*** Opening of Given records ***

`src/design/sire_pkg.sv`:
```
`default_nettype none
package sire_pkg;

    localparam int unsigned RADIX_W   = 5;
    localparam int unsigned DIGIT_W   = 4;
    localparam int unsigned NUM_W     = 32;
    localparam int unsigned SYM_W     = 8;
    localparam int unsigned ALPHA_W   = 128;
    localparam int unsigned NUM_SYMS  = 16;
    localparam int unsigned MAX_DIGITS = 32;
    localparam logic [RADIX_W-1:0] MAX_RADIX = 5'd16;

    localparam logic [1:0] REG_RADIX      = 2'd0;
    localparam logic [1:0] REG_ALPHA_LOW  = 2'd1;
    localparam logic [1:0] REG_ALPHA_HIGH = 2'd2;

    localparam logic [SYM_W-1:0] CH_MINUS   = 8'h2D;
    localparam logic [SYM_W-1:0] CH_PERCENT = 8'h25;
    localparam logic [SYM_W-1:0] CH_EQUAL   = 8'h3D;
    localparam logic [SYM_W-1:0] CH_STAR    = 8'h2A;
    localparam logic [SYM_W-1:0] CH_SLASH   = 8'h2F;
    localparam logic [SYM_W-1:0] CH_BANG    = 8'h21;
    localparam logic [SYM_W-1:0] CH_TILDE   = 8'h7E;

    typedef struct packed {
        logic push;
        logic pop;
    } t_stk_ctl;

    typedef struct packed {
        logic                done;
        logic                q_zero;
        logic [DIGIT_W-1:0]  digit;
    } t_div_st;

    typedef struct packed {
        logic done;
        logic bad;
    } t_val_st;

    function automatic logic [SYM_W-1:0] sym_at(input logic [ALPHA_W-1:0] alpha,
                                                input logic [DIGIT_W-1:0] k);
        sym_at = alpha[k*SYM_W +: SYM_W];
    endfunction

    function automatic logic sym_bad(input logic [SYM_W-1:0] c);
        logic ok;
        ok = (c inside {[CH_BANG:CH_TILDE]}) &&
             !(c inside {CH_PERCENT, CH_EQUAL, [CH_STAR:CH_SLASH]});
        sym_bad = !ok;
    endfunction

endpackage
`default_nettype wire

```
`src/design/sire_valid.sv`:
```
`default_nettype none
module sire_valid
    import sire_pkg::*;
(
    input  wire logic                 i_clk,
    input  wire logic                 i_rst_n,
    input  wire logic                 i_start,
    input  wire logic [RADIX_W-1:0]   i_radix,
    input  wire logic [ALPHA_W-1:0]   i_alpha,
    output t_val_st                   o_st
);

    logic               r_act;
    logic               r_done;
    logic               r_bad;
    logic [DIGIT_W-1:0] r_idx;

    logic [SYM_W-1:0]   cur;
    logic               dup;
    logic               is_last;

    // one symbol a cycle, compared against every symbol below it
    always_comb begin
        cur = sym_at(i_alpha, r_idx);
        dup = 1'b0;
        for (int j = 0; j < NUM_SYMS; j++) begin
            if (DIGIT_W'(j) < r_idx && sym_at(i_alpha, DIGIT_W'(j)) == cur) begin
                dup = 1'b1;
            end
        end
        is_last = ({1'b0, r_idx} == i_radix - RADIX_W'(1));
    end

    always_ff @(posedge i_clk) begin
        if (!i_rst_n) begin
            r_act  <= 1'b0;
            r_done <= 1'b0;
            r_bad  <= 1'b0;
            r_idx  <= '0;
        end else begin
            r_done <= 1'b0;
            if (i_start) begin
                r_idx <= '0;
                r_bad <= (i_radix < RADIX_W'(2));
                if (i_radix < RADIX_W'(2)) begin
                    r_done <= 1'b1;
                end else begin
                    r_act <= 1'b1;
                end
            end else if (r_act) begin
                r_bad <= r_bad | sym_bad(cur) | dup;
                r_idx <= r_idx + DIGIT_W'(1);
                if (is_last) begin
                    r_act  <= 1'b0;
                    r_done <= 1'b1;
                end
            end
        end
    end

    assign o_st = {r_done, r_bad};

endmodule
`default_nettype wire

```
`src/design/sire_div.sv`:
```
`default_nettype none
module sire_div
    import sire_pkg::*;
(
    input  wire logic                 i_clk,
    input  wire logic                 i_rst_n,
    input  wire logic                 i_load,
    input  wire logic [NUM_W-1:0]     i_value,
    input  wire logic                 i_run,
    input  wire logic [RADIX_W-1:0]   i_radix,
    output t_div_st                   o_st
);

    localparam logic [RADIX_W-1:0] LAST_BIT = RADIX_W'(NUM_W - 1);

    logic               r_act;
    logic               r_done;
    logic [RADIX_W-1:0] r_cnt;
    logic [NUM_W-1:0]   r_dvd;
    logic [DIGIT_W-1:0] r_rem;

    logic [RADIX_W-1:0] trial;
    logic [RADIX_W-1:0] diff;
    logic               ge;

    // restoring division, one dividend bit a cycle; quotient shifts back into r_dvd
    always_comb begin
        trial = {r_rem, r_dvd[NUM_W-1]};
        ge    = (trial >= i_radix);
        diff  = trial - i_radix;
    end

    always_ff @(posedge i_clk) begin
        if (!i_rst_n) begin
            r_act  <= 1'b0;
            r_done <= 1'b0;
            r_cnt  <= '0;
        end else begin
            r_done <= r_act && (r_cnt == LAST_BIT);
            if (i_run) begin
                r_act <= 1'b1;
                r_cnt <= '0;
            end else if (r_act) begin
                r_cnt <= r_cnt + RADIX_W'(1);
                if (r_cnt == LAST_BIT) begin
                    r_act <= 1'b0;
                end
            end
        end
    end

    always_ff @(posedge i_clk) begin
        if (i_load) begin
            r_dvd <= i_value;
        end else if (i_run) begin
            r_rem <= '0;
        end else if (r_act) begin
            r_dvd <= {r_dvd[NUM_W-2:0], ge};
            r_rem <= ge ? diff[DIGIT_W-1:0] : trial[DIGIT_W-1:0];
        end
    end

    assign o_st = {r_done, (r_dvd == '0), r_rem};

endmodule
`default_nettype wire

```
`src/design/sire_stack.sv`:
```
`default_nettype none
module sire_stack
    import sire_pkg::*;
(
    input  wire logic                 i_clk,
    input  wire t_stk_ctl             i_ctl,
    input  wire logic [DIGIT_W-1:0]   i_digit,
    output logic [DIGIT_W-1:0]        o_top
);

    // digits arrive least significant first, so the top is the most significant
    logic [DIGIT_W-1:0] r_stk [MAX_DIGITS];

    always_ff @(posedge i_clk) begin
        if (i_ctl.push) begin
            r_stk[0] <= i_digit;
            for (int i = 1; i < MAX_DIGITS; i++) begin
                r_stk[i] <= r_stk[i-1];
            end
        end else if (i_ctl.pop) begin
            for (int i = 0; i < MAX_DIGITS - 1; i++) begin
                r_stk[i] <= r_stk[i+1];
            end
        end
    end

    assign o_top = r_stk[0];

endmodule
`default_nettype wire

```
`src/design/signed_integer_radix_digit_emitter.sv`:
```
`default_nettype none
// Converts a signed 32-bit number to its digits in a configured radix (2..16),
// most significant first, each digit shown as a byte of the configured alphabet;
// a negative number first gives '-', and the final symbol carries o_last. An
// invalid alphabet gives one result with o_base_invalid and o_last set and a zero
// symbol. Results come one per cycle with o_valid and cannot be held off, so the
// receiver must take every strobed cycle. A new start is accepted only while idle;
// the alphabet check visits one symbol a cycle, then each digit takes one pass of
// the bit-serial divider, one shift per dividend bit, and a handoff. A radix
// below two is flagged invalid without visiting the symbols. Write configuration
// only while o_busy is low.
module signed_integer_radix_digit_emitter
    import sire_pkg::*;
(
    input  wire logic                 i_clk,
    input  wire logic                 i_rst_n,
    input  wire logic                 i_cfg_we,
    input  wire logic [1:0]           i_cfg_idx,
    input  wire logic [63:0]          i_cfg_data,
    input  wire logic                 i_start,
    input  wire logic signed [NUM_W-1:0] i_number,
    output logic                      o_busy,
    output logic                      o_valid,
    output logic [SYM_W-1:0]          o_symbol,
    output logic                      o_last,
    output logic                      o_base_invalid
);

    localparam logic [1:0] ST_IDLE  = 2'd0;
    localparam logic [1:0] ST_CHECK = 2'd1;
    localparam logic [1:0] ST_DIV   = 2'd2;
    localparam logic [1:0] ST_EMIT  = 2'd3;

    logic [RADIX_W-1:0] r_radix;
    logic [63:0]        r_alpha_lo;
    logic [63:0]        r_alpha_hi;

    logic [1:0]         r_state;
    logic               r_sign_pend;
    logic [RADIX_W:0]   r_nd;

    logic               r_valid;
    logic [SYM_W-1:0]   r_symbol;
    logic               r_last;
    logic               r_inv;

    logic [RADIX_W-1:0] eff_radix;
    logic [ALPHA_W-1:0] alpha;
    logic               accept;
    logic [NUM_W-1:0]   mag;
    logic               div_run;
    t_val_st            val_st;
    t_div_st            div_st;
    t_stk_ctl           stk_ctl;
    logic [DIGIT_W-1:0] top_digit;

    assign eff_radix = (r_radix > MAX_RADIX) ? MAX_RADIX : r_radix;
    assign alpha     = {r_alpha_hi, r_alpha_lo};
    assign accept    = i_start && (r_state == ST_IDLE);
    assign mag       = i_number[NUM_W-1] ? (NUM_W'(0) - NUM_W'(i_number)) : NUM_W'(i_number);

    always_ff @(posedge i_clk) begin
        if (!i_rst_n) begin
            r_radix    <= '0;
            r_alpha_lo <= '0;
            r_alpha_hi <= '0;
        end else if (i_cfg_we) begin
            case (i_cfg_idx)
                REG_RADIX:      r_radix    <= i_cfg_data[RADIX_W-1:0];
                REG_ALPHA_LOW:  r_alpha_lo <= i_cfg_data;
                REG_ALPHA_HIGH: r_alpha_hi <= i_cfg_data;
                default: ;
            endcase
        end
    end

    always_comb begin
        div_run      = 1'b0;
        stk_ctl.push = 1'b0;
        stk_ctl.pop  = 1'b0;
        case (r_state)
            ST_CHECK: div_run = val_st.done && !val_st.bad;
            ST_DIV: begin
                stk_ctl.push = div_st.done;
                div_run      = div_st.done && !div_st.q_zero;
            end
            ST_EMIT: stk_ctl.pop = !r_sign_pend;
            default: ;
        endcase
    end

    sire_valid u_valid (
        .i_clk   (i_clk),
        .i_rst_n (i_rst_n),
        .i_start (accept),
        .i_radix (eff_radix),
        .i_alpha (alpha),
        .o_st    (val_st)
    );

    sire_div u_div (
        .i_clk   (i_clk),
        .i_rst_n (i_rst_n),
        .i_load  (accept),
        .i_value (mag),
        .i_run   (div_run),
        .i_radix (eff_radix),
        .o_st    (div_st)
    );

    sire_stack u_stack (
        .i_clk   (i_clk),
        .i_ctl   (stk_ctl),
        .i_digit (div_st.digit),
        .o_top   (top_digit)
    );

    always_ff @(posedge i_clk) begin
        if (!i_rst_n) begin
            r_state <= ST_IDLE;
            r_valid <= 1'b0;
            r_nd    <= '0;
        end else begin
            r_valid <= 1'b0;
            case (r_state)
                ST_IDLE: begin
                    if (i_start) begin
                        r_state <= ST_CHECK;
                        r_nd    <= '0;
                    end
                end
                ST_CHECK: begin
                    if (val_st.done) begin
                        if (val_st.bad) begin
                            r_valid <= 1'b1;
                            r_state <= ST_IDLE;
                        end else begin
                            r_state <= ST_DIV;
                        end
                    end
                end
                ST_DIV: begin
                    if (div_st.done) begin
                        r_nd <= r_nd + (RADIX_W+1)'(1);
                        if (div_st.q_zero) begin
                            r_state <= ST_EMIT;
                        end
                    end
                end
                ST_EMIT: begin
                    r_valid <= 1'b1;
                    if (!r_sign_pend) begin
                        r_nd <= r_nd - (RADIX_W+1)'(1);
                        if (r_nd == (RADIX_W+1)'(1)) begin
                            r_state <= ST_IDLE;
                        end
                    end
                end
                default: r_state <= ST_IDLE;
            endcase
        end
    end

    // result payload
    always_ff @(posedge i_clk) begin
        if (accept) begin
            r_sign_pend <= i_number[NUM_W-1];
        end
        case (r_state)
            ST_CHECK: begin
                r_symbol <= '0;
                r_last   <= 1'b1;
                r_inv    <= 1'b1;
            end
            ST_EMIT: begin
                r_inv <= 1'b0;
                if (r_sign_pend) begin
                    r_symbol    <= CH_MINUS;
                    r_last      <= 1'b0;
                    r_sign_pend <= 1'b0;
                end else begin
                    r_symbol <= sym_at(alpha, top_digit);
                    r_last   <= (r_nd == (RADIX_W+1)'(1));
                end
            end
            default: ;
        endcase
    end

    assign o_busy         = (r_state != ST_IDLE);
    assign o_valid        = r_valid;
    assign o_symbol       = r_symbol;
    assign o_last         = r_last;
    assign o_base_invalid = r_inv;

endmodule
`default_nettype wire
```
`config.mk`:
```
export PLATFORM = sky130hd
export DESIGN_NAME = signed_integer_radix_digit_emitter
export DESIGN_NICKNAME = d
export VERILOG_FILES = /design/src/design/sire_pkg.sv /design/src/design/sire_valid.sv /design/src/design/sire_div.sv /design/src/design/sire_stack.sv /design/src/design/signed_integer_radix_digit_emitter.sv
export SDC_FILE = /design/constraint.sdc
export NUM_CORES = 1
export LEC_CHECK = 0
export BUFFER_PORTS_ARGS = -buffer_cell sky130_fd_sc_hd__buf_2
export CAP_MARGIN = 20
export CELL_PAD_IN_SITES_DETAIL_PLACEMENT = 1
export CELL_PAD_IN_SITES_GLOBAL_PLACEMENT = 1
export CORE_ASPECT_RATIO = 0.9
export CORE_MARGIN = 2
export CORE_UTILIZATION = 45
export CTS_BUF_LIST = sky130_fd_sc_hd__clkbuf_16
export DETAILED_ROUTE_END_ITERATION = 6
export PLACE_DENSITY_LB_ADDON = 0.1
export SYNTH_ARGS = -nofsm -noshare
export SYNTH_HDL_FRONTEND = slang
export SYNTH_SLANG_ARGS = --single-unit
export TNS_END_PERCENT = 50
```
`constraint.sdc`:
```
create_clock -name i_clk -period 4.4 [get_ports i_clk]
set_input_delay 0.22 -clock i_clk [delete_from_list [all_inputs] [get_ports i_clk]]
set_output_delay 0.22 -clock i_clk [all_outputs]
set_load 0.01 [all_outputs]
```
# ---- Word-level counts from Yosys, hierarchy flattened
# Memories as Yosys holds them, arrays and structs flattened.
# Cells that the tools add are included.
dict set report word_totals {
  out_inout_bits 12
  ramBits 128
  ff_bits 203
  inputBits 102
  memories 1
  elab_cells 266
}
dict set report classes {
  eq_ne 34
  shifts 2
  addsub 7
  reduce_logical 47
  n_bitwise 35
  magnitude_cmp 23
  mux 98
}
# name depth width rd rd_ports_with_merged_regs write_ports line
set memory_table {}
lappend memory_table {u_stack.r_stk 32 4 32 0 32 sire_stack.sv:12} ;# logic [DIGIT_W-1:0] r_stk [MAX_DIGITS];
# cell n
set op_table {}
lappend op_table {{$shiftx A128 B8 Y8} 2}
lappend op_table {{$mux W4} 33}
lappend op_table {{$eq A8 B8 Y1} 16}
lappend op_table {{$mux W32} 4}
lappend op_table {{$mux W1} 42}
lappend op_table {{$or A1 B1 Y1} 33}
lappend op_table {{$logic_not A32 Y1} 1}
lappend op_table {{$lt A4 B4 Y1 const A} 8}
lappend op_table {{$sub A1 B32 Y32 const A} 1}
lappend op_table {{$logic_and A1 B1 Y1} 23}
lappend op_table {{$mux W6} 3}
lappend op_table {{$pmux W6 S3} 1}
lappend op_table {{$eq A8 B6 Y1 const B} 2}
lappend op_table {{$ge A8 B6 Y1 const B} 2}
lappend op_table {{$lt A3 B4 Y1 const A} 4}
lappend op_table {{$pmux W8 S2} 1}
lappend op_table {{$mux W2} 7}
lappend op_table {{$ne A2 B2 Y1 const B} 6}
lappend op_table {{$reduce_and A2 Y1} 5}
lappend op_table {{$reduce_bool A2 Y1} 5}
lappend op_table {{$le A8 B6 Y1 const B} 1}
lappend op_table {{$le A8 B7 Y1 const B} 1}
lappend op_table {{$lt A1 B4 Y1 const A} 2}
lappend op_table {{$lt A2 B4 Y1 const A} 2}
lappend op_table {{other kinds (26)} 41}

# ---- Longest topological paths before layout
# Gate-level depths: netlist (run 1).
dict set report depth {
  word_depth 22
  depth_mapped 15
  ltp_nobuf 12
}

# ---- Modules after synthesis
# A second synthesis (run 1) with hierarchy kept.
dict set report unflattened {
  hier_cells 1822
  area_unflattened_um2 19346.1
}
# mod cells_each seq_area_each_um2 area_per_inst_um2 instances
set modules_own_cells {}
lappend modules_own_cells {signed_integer_radix_digit_emitter 915 3163.0 7503.4 1}
lappend modules_own_cells {sire_stack 272 3843.7 5744.3 1}
lappend modules_own_cells {sire_valid 483 140.1 3995.1 1}
lappend modules_own_cells {sire_div 152 1221.2 2103.3 1}

# ---- Worst setup path after synthesis (run 1)
# No wires, ideal clock.
dict set report synth_timing {
  path_type {flip-flop to flip-flop}
  start {reg r_state[0]}
  end {mem u_stack.r_stk[0][0], enable pin}
  synth_period_minus_slack_ns 4.745
  required_time_ns 3.307
  stages_incl_launch_ff 8
  t_arrival_ns 3.653
  slack_ns -0.345
  setup_time_ns 1.093
  n_path_buf 3
  cell_sequence {dfxtp_1 -> inv_1 -> ha_1 -> clkbuf_1 -> nand2_1 -> clkbuf_1 -> clkbuf_1 -> nand2_1}
}
# element line
set synth_lines {}
lappend synth_lines {{from (decl)} signed_integer_radix_digit_emitter.sv:38} ;# logic [1:0] r_state;
lappend synth_lines {{from (signal assigned)} signed_integer_radix_digit_emitter.sv:120} ;# r_state <= ST_IDLE;
lappend synth_lines {{from (signal assigned)} signed_integer_radix_digit_emitter.sv:128} ;# r_state <= ST_CHECK;
lappend synth_lines {{from (signal assigned)} signed_integer_radix_digit_emitter.sv:136} ;# r_state <= ST_IDLE;
lappend synth_lines {{to (decl)} sire_stack.sv:12}

# ---- Final worst setup path (run 1)
dict set report layout_timing {
  start {reg u_valid.r_idx[1]}
  end {reg u_valid.r_bad}
}
dict set report layout_via {
  elab_chain_len 22
  elab_cells_between_ends 81
  classes_between {order compare (20); eq/ne (18); shift (1); mux (18); bitwise (2); reduce/logical (22)}
}
# element line
set layout_rtl {}
lappend layout_rtl {{from (decl)} sire_valid.sv:16} ;# logic [DIGIT_W-1:0] r_idx;
lappend layout_rtl {{from (signal assigned)} sire_valid.sv:52} ;# r_idx <= r_idx + DIGIT_W'(1);
lappend layout_rtl {{$shiftx A128 B8 Y8} sire_pkg.sv:43} ;# sym_at = alpha[k*SYM_W +: SYM_W];
lappend layout_rtl {{$eq A8 B8 Y1} sire_valid.sv:27} ;# if (DIGIT_W'(j) < r_idx && sym_at(i_alpha, DIGIT_W'(j)) == cur) begin
lappend layout_rtl {{$logic_and A1 B1 Y1} sire_valid.sv:27}
lappend layout_rtl {{$mux W1 (16 in a row)} sire_valid.sv:27}
lappend layout_rtl {{$or A1 B1 Y1 (*)} sire_valid.sv:51} ;# r_bad <= r_bad | sym_bad(cur) | dup;
lappend layout_rtl {{$mux W1 (*)} sire_valid.sv:50} ;# end else if (r_act) begin
lappend layout_rtl {{$mux W1 (*)} sire_valid.sv:42} ;# if (i_start) begin
lappend layout_rtl {{to (signal assigned)} sire_valid.sv:44} ;# r_bad <= (i_radix < RADIX_W'(2));
lappend layout_rtl {{to (signal assigned)} sire_valid.sv:51}
lappend layout_rtl {{to (decl)} sire_valid.sv:15} ;# logic r_bad;
# Mark *: on every way between the ends. The rest lies on a longest branch, timed or not. The select of a mux whose other input is x is not followed.
# A chain may end at the register's enable or synchronous reset.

*** Close of Given records ***

▶ _Your goal_: Copy only this part of the entries above: the line with "hier_cells 1822", the line with "# No wires, ideal clock.", and the lines between, all exactly as written.

▶ _Answer to the problem_:
  hier_cells 1822
  area_unflattened_um2 19346.1
}
# mod cells_each seq_area_each_um2 area_per_inst_um2 instances
set modules_own_cells {}
lappend modules_own_cells {signed_integer_radix_digit_emitter 915 3163.0 7503.4 1}
lappend modules_own_cells {sire_stack 272 3843.7 5744.3 1}
lappend modules_own_cells {sire_valid 483 140.1 3995.1 1}
lappend modules_own_cells {sire_div 152 1221.2 2103.3 1}

# ---- Worst setup path after synthesis (run 1)
# No wires, ideal clock.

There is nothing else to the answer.